Rien ne résiste aux cyclones

Les années 1960 et 1961 se révélèrent cataclysmiques pour les régions côtières du Bengale Oriental. Les toitures des résidences et des écoles furent emportées. Quand le vent souffle à 265 kilomètres heure, qu’est-ce qui peut résister ?

Tout est dévasté

Comme si toutes ses activités supplémentaires ne suffisaient pas à épuiser un geyser d’énergie, le frère Flavien manifestait son dévouement toujours croissant pour les pêcheurs.

 

 

Quel désastre!

Sous le choc d’un ouragan et d’un raz-de-marée des centaines de logis familiaux ont été frappés. Le frère Flavien avait l’habitude de se déplacer pour voir comment ses anciens orphelins devenus adultes s’étaient tirés d’affaires durant les désastres.

Disparu l’abri

Deux autres cyclones dévastateurs dans l’espace de trois semaines en octobre, frappent la région.

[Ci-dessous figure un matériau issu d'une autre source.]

==> config.mk <==
export PLATFORM = sky130hd
export DESIGN_NAME = rs_issue_scheduler_flat
export DESIGN_NICKNAME = d
export VERILOG_FILES = /design/src/rtl/rs_sched_pkg.sv /design/src/rtl/rs_issue_scheduler_if.sv /design/src/rtl/rs_oldest_picker.sv /design/src/rtl/rs_issue_scheduler.sv /design/src/flat_wrapper.sv
export SDC_FILE = /design/constraint.sdc
export NUM_CORES = 1
export LEC_CHECK = 0
export ABC_AREA = 0
export CAP_MARGIN = 15
export CORE_MARGIN = 10
export CORE_UTILIZATION = 45
export CTS_BUF_LIST = sky130_fd_sc_hd__clkbuf_8
export DETAILED_ROUTE_END_ITERATION = 6
export PLACE_DENSITY = 0.77
export SLEW_MARGIN = 20
export SYNTH_ARGS = -nofsm -noshare
export SYNTH_HDL_FRONTEND = slang
export SYNTH_SLANG_ARGS = --single-unit
==> constraint.sdc <==
create_clock -name clk -period 3.1 [get_ports clk]
set_input_delay 0.62 -clock clk [delete_from_list [all_inputs] [get_ports clk]]
set_output_delay 0.62 -clock clk [all_outputs]
set_load 0.02 [all_outputs]
## config.mk

```make
export PLATFORM = sky130hd
export DESIGN_NAME = tamagotchi_button_ctrl
export DESIGN_NICKNAME = d
export VERILOG_FILES = /design/src/rtl/tamagotchi_button_ctrl.sv
export SDC_FILE = /design/constraint.sdc
export NUM_CORES = 1
export LEC_CHECK = 0
export CAP_MARGIN = 25
export CORE_ASPECT_RATIO = 0.8
export CORE_MARGIN = 2
export CORE_UTILIZATION = 45
export DETAILED_ROUTE_END_ITERATION = 6
export PLACE_DENSITY_LB_ADDON = 0.2
export SLEW_MARGIN = 30
export SYNTH_ARGS = -nofsm -noshare
export SYNTH_HDL_FRONTEND = slang
export SYNTH_SLANG_ARGS = --single-unit
```

## constraint.sdc

```tcl
create_clock -name clk -period 3.9 [get_ports clk]
set_input_delay 0.585 -clock clk [delete_from_list [all_inputs] [get_ports clk]]
set_output_delay 0.585 -clock clk [all_outputs]
set_load 0.01 [all_outputs]
```
<file path="config.mk">
export PLATFORM = sky130hd
export DESIGN_NAME = phosphor_trail_gen
export DESIGN_NICKNAME = d
export VERILOG_FILES = /design/src/rtl/phosphor_trail_gen.sv
export SDC_FILE = /design/constraint.sdc
export NUM_CORES = 1
export LEC_CHECK = 0
export ABC_AREA = 1
export CORE_ASPECT_RATIO = 1.4
export CORE_MARGIN = 5
export CORE_UTILIZATION = 30
export CTS_CLUSTER_DIAMETER = 80
export CTS_CLUSTER_SIZE = 10
export DETAILED_ROUTE_END_ITERATION = 8
export GPL_TIMING_DRIVEN = 0
export PLACE_DENSITY = 0.56
export SYNTH_ARGS = -nofsm -noshare
export SYNTH_HDL_FRONTEND = slang
export SYNTH_SLANG_ARGS = --single-unit
</file>
<file path="constraint.sdc">
create_clock -name clk -period 2.3 [get_ports clk]
set_input_delay 0.46 -clock clk [delete_from_list [all_inputs] [get_ports clk]]
set_output_delay 0.46 -clock clk [all_outputs]
set_load 0.02 [all_outputs]
</file>
<file path="src/rtl/phosphor_trail_gen.sv">
// phosphor_trail_gen: VGA pixel-colour generator that draws a moving line
// pattern with a fading phosphor trail. Each pixel's age is the difference
// between the animation counter and a per-pixel key derived from (hpos, vpos).
// Output is a registered 2-bit RGB suitable for the Tiny VGA Pmod.
//
// Handshake note: there is no valid/ready flow here. Pixel coordinates are
// accepted every clock; r/g/b reflect the coordinates presented two clocks
// earlier. vsync is a level whose rising edge is the frame tick.
module phosphor_trail_gen #(
   parameter int CW       = 9,
   parameter int N_LAG    = 15,
   parameter int AGE_HI   = 3,
   parameter int AGE_MID  = 7,
   parameter int H_ACTIVE = 512,
   parameter int V_ACTIVE = 480
) (
   input  logic          clk,
   input  logic          reset,
   input  logic [9:0]    hpos,
   input  logic [9:0]    vpos,
   input  logic          vsync,
   input  logic [1:0]    mode,
   input  logic [1:0]    speed,
   input  logic          pause,
   input  logic          step,
   output logic [1:0]    r,
   output logic [1:0]    g,
   output logic [1:0]    b,
   output logic [CW-1:0] frame_no
);

   localparam logic [10:0] H_LIM    = 11'(H_ACTIVE);
   localparam logic [10:0] V_LIM    = 11'(V_ACTIVE);
   localparam logic [CW:0] LAG_LIM  = (CW+1)'(N_LAG);
   localparam logic [CW:0] HI_LIM   = (CW+1)'(AGE_HI);
   localparam logic [CW:0] MID_LIM  = (CW+1)'(AGE_MID);

   logic          prev_vsync;
   logic          tick;
   logic [2:0]    div;
   logic [2:0]    div_lim;
   logic [1:0]    mode_q;
   logic          step_pend;

   logic [CW-1:0] key_c;
   logic [CW-1:0] key_q;
   logic          win_q;

   logic [CW-1:0] age;
   logic [CW:0]   age_w;
   logic          drawn;
   logic [1:0]    inten;

   assign tick = vsync & ~prev_vsync;

   // Divider terminal count: 2^speed - 1 frame ticks between advances.
   always_comb begin
      div_lim = 3'd0;
      case (speed)
         2'd0: div_lim = 3'd0;
         2'd1: div_lim = 3'd1;
         2'd2: div_lim = 3'd3;
         2'd3: div_lim = 3'd7;
         default: div_lim = 3'd0;
      endcase
   end

   // Frame tick tracking, mode latch, divider, pause/step and frame counter.
   always_ff @(posedge clk or posedge reset) begin
      if (reset) begin
         prev_vsync <= 1'b1;
         div        <= 3'd0;
         mode_q     <= 2'b00;
         step_pend  <= 1'b0;
         frame_no   <= '0;
      end else begin
         prev_vsync <= vsync;
         if (tick) begin
            mode_q <= mode;
            if (!pause) begin
               if (div >= div_lim) begin
                  div      <= 3'd0;
                  frame_no <= frame_no + 1'b1;
               end else begin
                  div <= div + 3'd1;
               end
            end else if (step_pend) begin
               // Single-step bypasses the divider entirely.
               div      <= 3'd0;
               frame_no <= frame_no + 1'b1;
            end
         end
         // A step coinciding with the consuming tick is kept for the next one.
         if (!pause)
            step_pend <= 1'b0;
         else if (step)
            step_pend <= 1'b1;
         else if (tick)
            step_pend <= 1'b0;
      end
   end

   // Per-pixel key selected by the frame-stable pattern mode.
   always_comb begin
      key_c = '0;
      case (mode_q)
         2'b00: key_c = hpos[CW-1:0] ^ vpos[CW-1:0];
         2'b01: key_c = hpos[CW-1:0] + vpos[CW-1:0];
         2'b10: key_c = hpos[CW-1:0] - vpos[CW-1:0];
         2'b11: key_c = hpos[CW-1:0];
         default: key_c = '0;
      endcase
   end

   // Stage 1: register key and active-window flag.
   always_ff @(posedge clk or posedge reset) begin
      if (reset) begin
         key_q <= '0;
         win_q <= 1'b0;
      end else begin
         key_q <= key_c;
         win_q <= ({1'b0, hpos} < H_LIM) & ({1'b0, vpos} < V_LIM);
      end
   end

   // Age is a single modular subtraction; intensity steps down with age.
   always_comb begin
      age   = frame_no - key_q;
      age_w = {1'b0, age};
      drawn = win_q & (age_w < LAG_LIM);
      if (age_w < HI_LIM)
         inten = 2'd3;
      else if (age_w < MID_LIM)
         inten = 2'd2;
      else
         inten = 2'd1;
   end

   // Stage 2: registered colour; head is cyan, trail is yellow.
   always_ff @(posedge clk or posedge reset) begin
      if (reset) begin
         r <= 2'd0;
         g <= 2'd0;
         b <= 2'd0;
      end else if (!drawn) begin
         r <= 2'd0;
         g <= 2'd0;
         b <= 2'd0;
      end else if (age == '0) begin
         r <= 2'd0;
         g <= inten;
         b <= inten;
      end else begin
         r <= inten;
         g <= inten;
         b <= 2'd0;
      end
   end

endmodule
</file>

Ces tempêtes tropicales s’accompagnent habituellement de vagues géantes pouvant atteindre de 4 à 6 mètres.

Par où commencer?

Des dizaines de milliers de personnes dans ces régions côtières se noyèrent et furent emportés dans la mer, lors du retrait des eaux.

 

Même l’Ashram est touché

.Les dommages matériels sont incalculables et, la plupart du temps une grave pénurie alimentaire suit ces tempêtes qui entraînent l’inondation des rizières.

Flavien console les affligés

Les victimes sont principalement des jeunes enfants, des personnes âgées ou des infirmes.